_AIM OF THE TASK:_ Your answer should be one number, the count of lines in the entries holding the word "netlist".

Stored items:
[config.mk]
export PLATFORM = sky130hd
export DESIGN_NAME = vn3_sqrt_cell
export DESIGN_NICKNAME = d
export VERILOG_FILES = /design/src/hdl/vn3_pkg.sv /design/src/hdl/vn3_sqrt_cell.sv
export SDC_FILE = /design/constraint.sdc
export NUM_CORES = 1
export LEC_CHECK = 0
export ABC_AREA = 0
export CAP_MARGIN = 25
export CORE_UTILIZATION = 60
export DETAILED_ROUTE_END_ITERATION = 12
export DONT_BUFFER_PORTS = 1
export GPL_TIMING_DRIVEN = 0
export PLACE_DENSITY = 0.87
export SYNTH_ARGS = -nofsm -noshare
export SYNTH_HDL_FRONTEND = slang
export SYNTH_SLANG_ARGS = --single-unit
[constraint.sdc]
create_clock -name clk -period 13.6 [get_ports clk]
set_input_delay 2.04 -clock clk [delete_from_list [all_inputs] [get_ports clk]]
set_output_delay 2.04 -clock clk [all_outputs]
set_load 0.03 [all_outputs]
[src/hdl/vn3_pkg.sv]
// vn3_pkg: shared constants and types for the 3d vector normalizer
// no dependencies
package vn3_pkg;
  localparam int CW = 16;              // component width, q8.8
  localparam int UF = 14;              // unit fraction bits
  localparam int UW = UF + 2;          // unit output width
  localparam int AW = CW;              // magnitude of a component
  localparam int SW = 2 * AW + 2;      // sum of three squares
  localparam int RW = SW / 2;          // root width
  localparam int NW = AW + UF;         // dividend width
  localparam int QW = NW;              // quotient width

  typedef struct packed {
    logic [AW-1:0] a;
    logic          neg;
  } comp_t;
endpackage

[src/hdl/vn3_sqrt_cell.sv]
// vn3_sqrt_cell: one bit step of a restoring square root, registered
// depends on vn3_pkg
module vn3_sqrt_cell import vn3_pkg::*; (
  input  logic            clk,
  input  logic [RW-1:0]   bit_i,
  input  logic [SW-1:0]   sum_i,
  input  logic [RW-1:0]   root_i,
  input  comp_t           c_i [3],
  output logic [SW-1:0]   sum_o,
  output logic [RW-1:0]   root_o,
  output comp_t           c_o [3]
);
  logic [RW-1:0] t;
  logic [SW-1:0] sq;
  logic [SW-1:0] sum_r;
  logic [RW-1:0] root_r;
  comp_t         c_r [3];

  assign t  = root_i | bit_i;
  assign sq = SW'(t) * SW'(t);

  always_ff @(posedge clk) begin
    sum_r  <= sum_i;
    root_r <= (sq <= sum_i) ? t : root_i;
    c_r    <= c_i;
  end

  assign sum_o  = sum_r;
  assign root_o = root_r;
  assign c_o    = c_r;
endmodule

==> results by group <==
Timing
  – RSZ-0062 raised after global routing: no
  – Final Critical Period: 10.75 ns
  – Max-slew violation count: 0
  – Worst-margin pin slew: 0.949 ns
  – Hold Violations, Final: 0
  – Fmax: 93.0 MHz
  – TNS Setup: 0 ns
  – Final setup viols: 0
  – Slew HR: 36.5%
  – Final Cycle Share: 79.1%

Route
  – DRC: 14
  – Wirelength per Cell: 18.4 um
  – DRT Wirelength: 26500 um
  – Final ANT Viol Nets: 0
  – First-pass DRT Iterations: 9
  – DRC marker count from the first detailed-route iteration: 541
  – Via count: 8096
  – Via density: 5.63

Die
  – Ports: 222
  – Die Y: 138 um
  – DIE AREA: 19100 sq um
  – Core Region: 18100 sq um
  – Rows: 49
  – Die X: 138 um
  – Initial Util: 61.7%

Clocking
  – CTS Buf Count: 9
  – Root Driver: clkbuf_16
  – H-tree Lvls: 3
  – CTS tree: done
  – Max Root-Sink Buffers: 2
  – Hold-fix buffers, CTS: 0
  – Post-cts sizing count: 0
  – Worst-path clk slew: 0.09 ns
  – Postcts setup bufs: 0
  – Clock Sinks: 102

Synthesis
  – EDFF count, synth: 0
  – Register area share after synthesis: 18.3%
  – Ys flop type: dfxtp_1
  – Area contributors post-synth: fa_1 (34%), dfxtp_1 (18%), ha_1 (15%), inv_1 (11%), nor2_1 (3.2%)
  – Mapped Nets: 1642
  – Async S/R FF share, synth: 0%
  – Area leader, netlist: fa_1
  – Post-Syn Area: 11200 sq um
  – Yosys cell types: 47
  – Synthesized flop and latch total: 102
  – Top-area cell type share of the netlist area: 34.3%
  – Syn Inst Count: 1193
  – Syn avg cell area: 9.35 sq um
  – Synth warnings: 0

Worst setup path
  – CP Launch Type: primary input
  – CP top delay family: adder cells
  – WP data required: 13.87 ns
  – Critical path buffer and inverter count: 5
  – Max FO, Critical Path: 10
  – Crit. End Element: register
  – Worst EP arrival: 11.02 ns
  – Max stage delay cell, worst path: nor2_1
  – CP peak stage delay: 0.71 ns
  – Worst setup path class: in -> reg
  – Most used cell along the critical path: fa_1

Layout
  – Fillers: 1346
  – ANT cells: 0
  – Layout Nets: 1654
  – Layout cell share with drive strength beyond 1: 3.14%
  – Area added between synthesis and finish: 5.46%
  – Seq. cell area: 2040 sq um
  – Multi-input gate area: 7800 sq um

Place
  – RD Place Congestion: 0.944
  – Port buffer count: 0
  – Detailed Place HPWL: 22200 um

Status
  – Status: finished, violations left
  – Failing checks: design-rule violations

Global routing
  – GRT Total Usage: 28.8%
  – Congestion Overflow GR: 0
  – Grt met2 use: 50.9%
  – Global route hottest layer: met2
  – Largest net degree at the start of global routing: 22
  – Vias in the first global route: 8656
  – Antenna violations before repair: 0
  – Met1 GRT Util: 34.7%
  – First-pass GRT wire length: 42600 um
  – M3 GR Usage: 5.85%

Worst hold path
  – Worst hold path class: in -> reg

Run
  – Max-Cap Viols: 0
==> Yosys cell counts (9+ instances only) <==
master	count
ha_1	138
o21ai_0	12
clkbuf_1	25
nor2_1	95
xnor2_1	28
xor2_1	9
fa_1	191
inv_1	317
a21oi_1	42
a21o_1	41
nand3_1	14
dfxtp_1	102
or2_2	9
nand2_1	92
nand4_1	10
==> final timing paths <==
kind | from | to | slack (ns) | cells after the start
setup / recovery | bit_i[3] | root_o[15] | 2.85 | 29
hold / removal | c_i[46] | c_o[46] | 1.69 | 0
==> placed cells by master (no fill, tap or decap), drive strengths merged, types with 3 or more instances in the layout <==
master,instances
a211oi,3
a21o,41
a21oi,44
a41oi,4
and2,4
and3,4
clkbuf,35
clkinv,12
dfxtp,102
fa,191
ha,138
inv,318
nand2,92
nand3,15
nand4,10
nor2,95
nor2b,7
nor3,4
o211ai,4
o21ai,16
o21bai,5
or2,9
xnor2,28
xor2,9
==> metrics by stage <==
| stage | util (%) | cell area (sq um) | hold slack (ns) | worst slack [ns] | instances |
|---|---|---|---|---|---|
| 3_5_place_dp | 63.3 | 11400 | 2.07 | 2.43 | 1422 |
| 6_report | 65.1 | 11800 | 1.69 | 2.85 | 1439 |
| 3_3_place_gp | 63.3 | 11400 | 2.07 | 2.58 | 1422 |
| 5_1_grt | 65.1 | 11800 | 1.67 | 2.47 | 1439 |
| 4_1_cts | 65.0 | 11800 | 1.68 | 2.79 | 1438 |
| 2_1_floorplan | - | 11200 | 2.07 | 4.44 | 1193 |
==> sequential cells by signal (all words and copies together), names as in the netlist <==
name    cells
root_o     17
sum_o      34
c_o        51
==> cells by family (layout without fill, tap and decap cells) <==
kind of cell    Yosys count  in the layout  synth area share (%)
simple gates            245            245                  9.41
compound gates          128            128                  7.73
flops                   102            102                  18.3
mux                       1              1                0.0897
xor+xnor                 37             37                  2.90
fa+ha+maj               329            329                  49.7
buf+inv                 351            368                  11.8
==> layout make-up <==
| class | instances | share of cell area, % |
|---|---|---|
| flip-flops and latches | 102 | 17.4 |
| clock inverters | 7 | 0.766 |
| multi-input cells | 740 | 66.3 |
| inverters | 324 | 10.3 |
| plain buffers | 27 | 0.883 |
| repair buffers | 1 | 0.0638 |
| well taps | 229 | 2.43 |
| clock buffers | 9 | 1.91 |
==> routing by layer <==
metal	up-vias	wire (um)
met3	92	1790
met4	0	947
li1	3624	-
met2	344	13800
met5	-	0
met1	4036	9970
Power is not shown: default switching activity piles up to over one toggle a cycle in this logic, so the estimate is an artifact.
## src/hdl/vn3_pkg.sv

```systemverilog
// vn3_pkg: shared constants and types for the 3d vector normalizer
// no dependencies
package vn3_pkg;
  localparam int CW = 16;              // component width, q8.8
  localparam int UF = 14;              // unit fraction bits
  localparam int UW = UF + 2;          // unit output width
  localparam int AW = CW;              // magnitude of a component
  localparam int SW = 2 * AW + 2;      // sum of three squares
  localparam int RW = SW / 2;          // root width
  localparam int NW = AW + UF;         // dividend width
  localparam int QW = NW;              // quotient width

  typedef struct packed {
    logic [AW-1:0] a;
    logic          neg;
  } comp_t;
endpackage

```

## src/hdl/vn3_div_cell.sv

```systemverilog
// vn3_div_cell: one quotient bit of three parallel restoring divisions
// depends on vn3_pkg
module vn3_div_cell import vn3_pkg::*; (
  input  logic            clk,
  input  logic [$clog2(QW)-1:0] pos_i,
  input  logic [RW-1:0]   den_i,
  input  logic [NW-1:0]   rem_i [3],
  input  logic [QW-1:0]   q_i [3],
  input  logic [2:0]      neg_i,
  output logic [RW-1:0]   den_o,
  output logic [NW-1:0]   rem_o [3],
  output logic [QW-1:0]   q_o [3],
  output logic [2:0]      neg_o
);
  logic [NW+RW-1:0] trial [3];
  logic [RW-1:0]    den_r;
  logic [NW-1:0]    rem_r [3];
  logic [QW-1:0]    q_r [3];
  logic [2:0]       neg_r;

  always_comb begin
    for (int i = 0; i < 3; i++)
      trial[i] = (NW+RW)'(den_i) << pos_i;
  end

  always_ff @(posedge clk) begin
    den_r <= den_i;
    neg_r <= neg_i;
    for (int i = 0; i < 3; i++) begin
      if ((NW+RW)'(rem_i[i]) >= trial[i]) begin
        rem_r[i] <= NW'((NW+RW)'(rem_i[i]) - trial[i]);
        q_r[i]   <= q_i[i] | (QW'(1) << pos_i);
      end else begin
        rem_r[i] <= rem_i[i];
        q_r[i]   <= q_i[i];
      end
    end
  end

  assign den_o = den_r;
  assign rem_o = rem_r;
  assign q_o   = q_r;
  assign neg_o = neg_r;
endmodule

```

_ANSWER SECTION:_ 3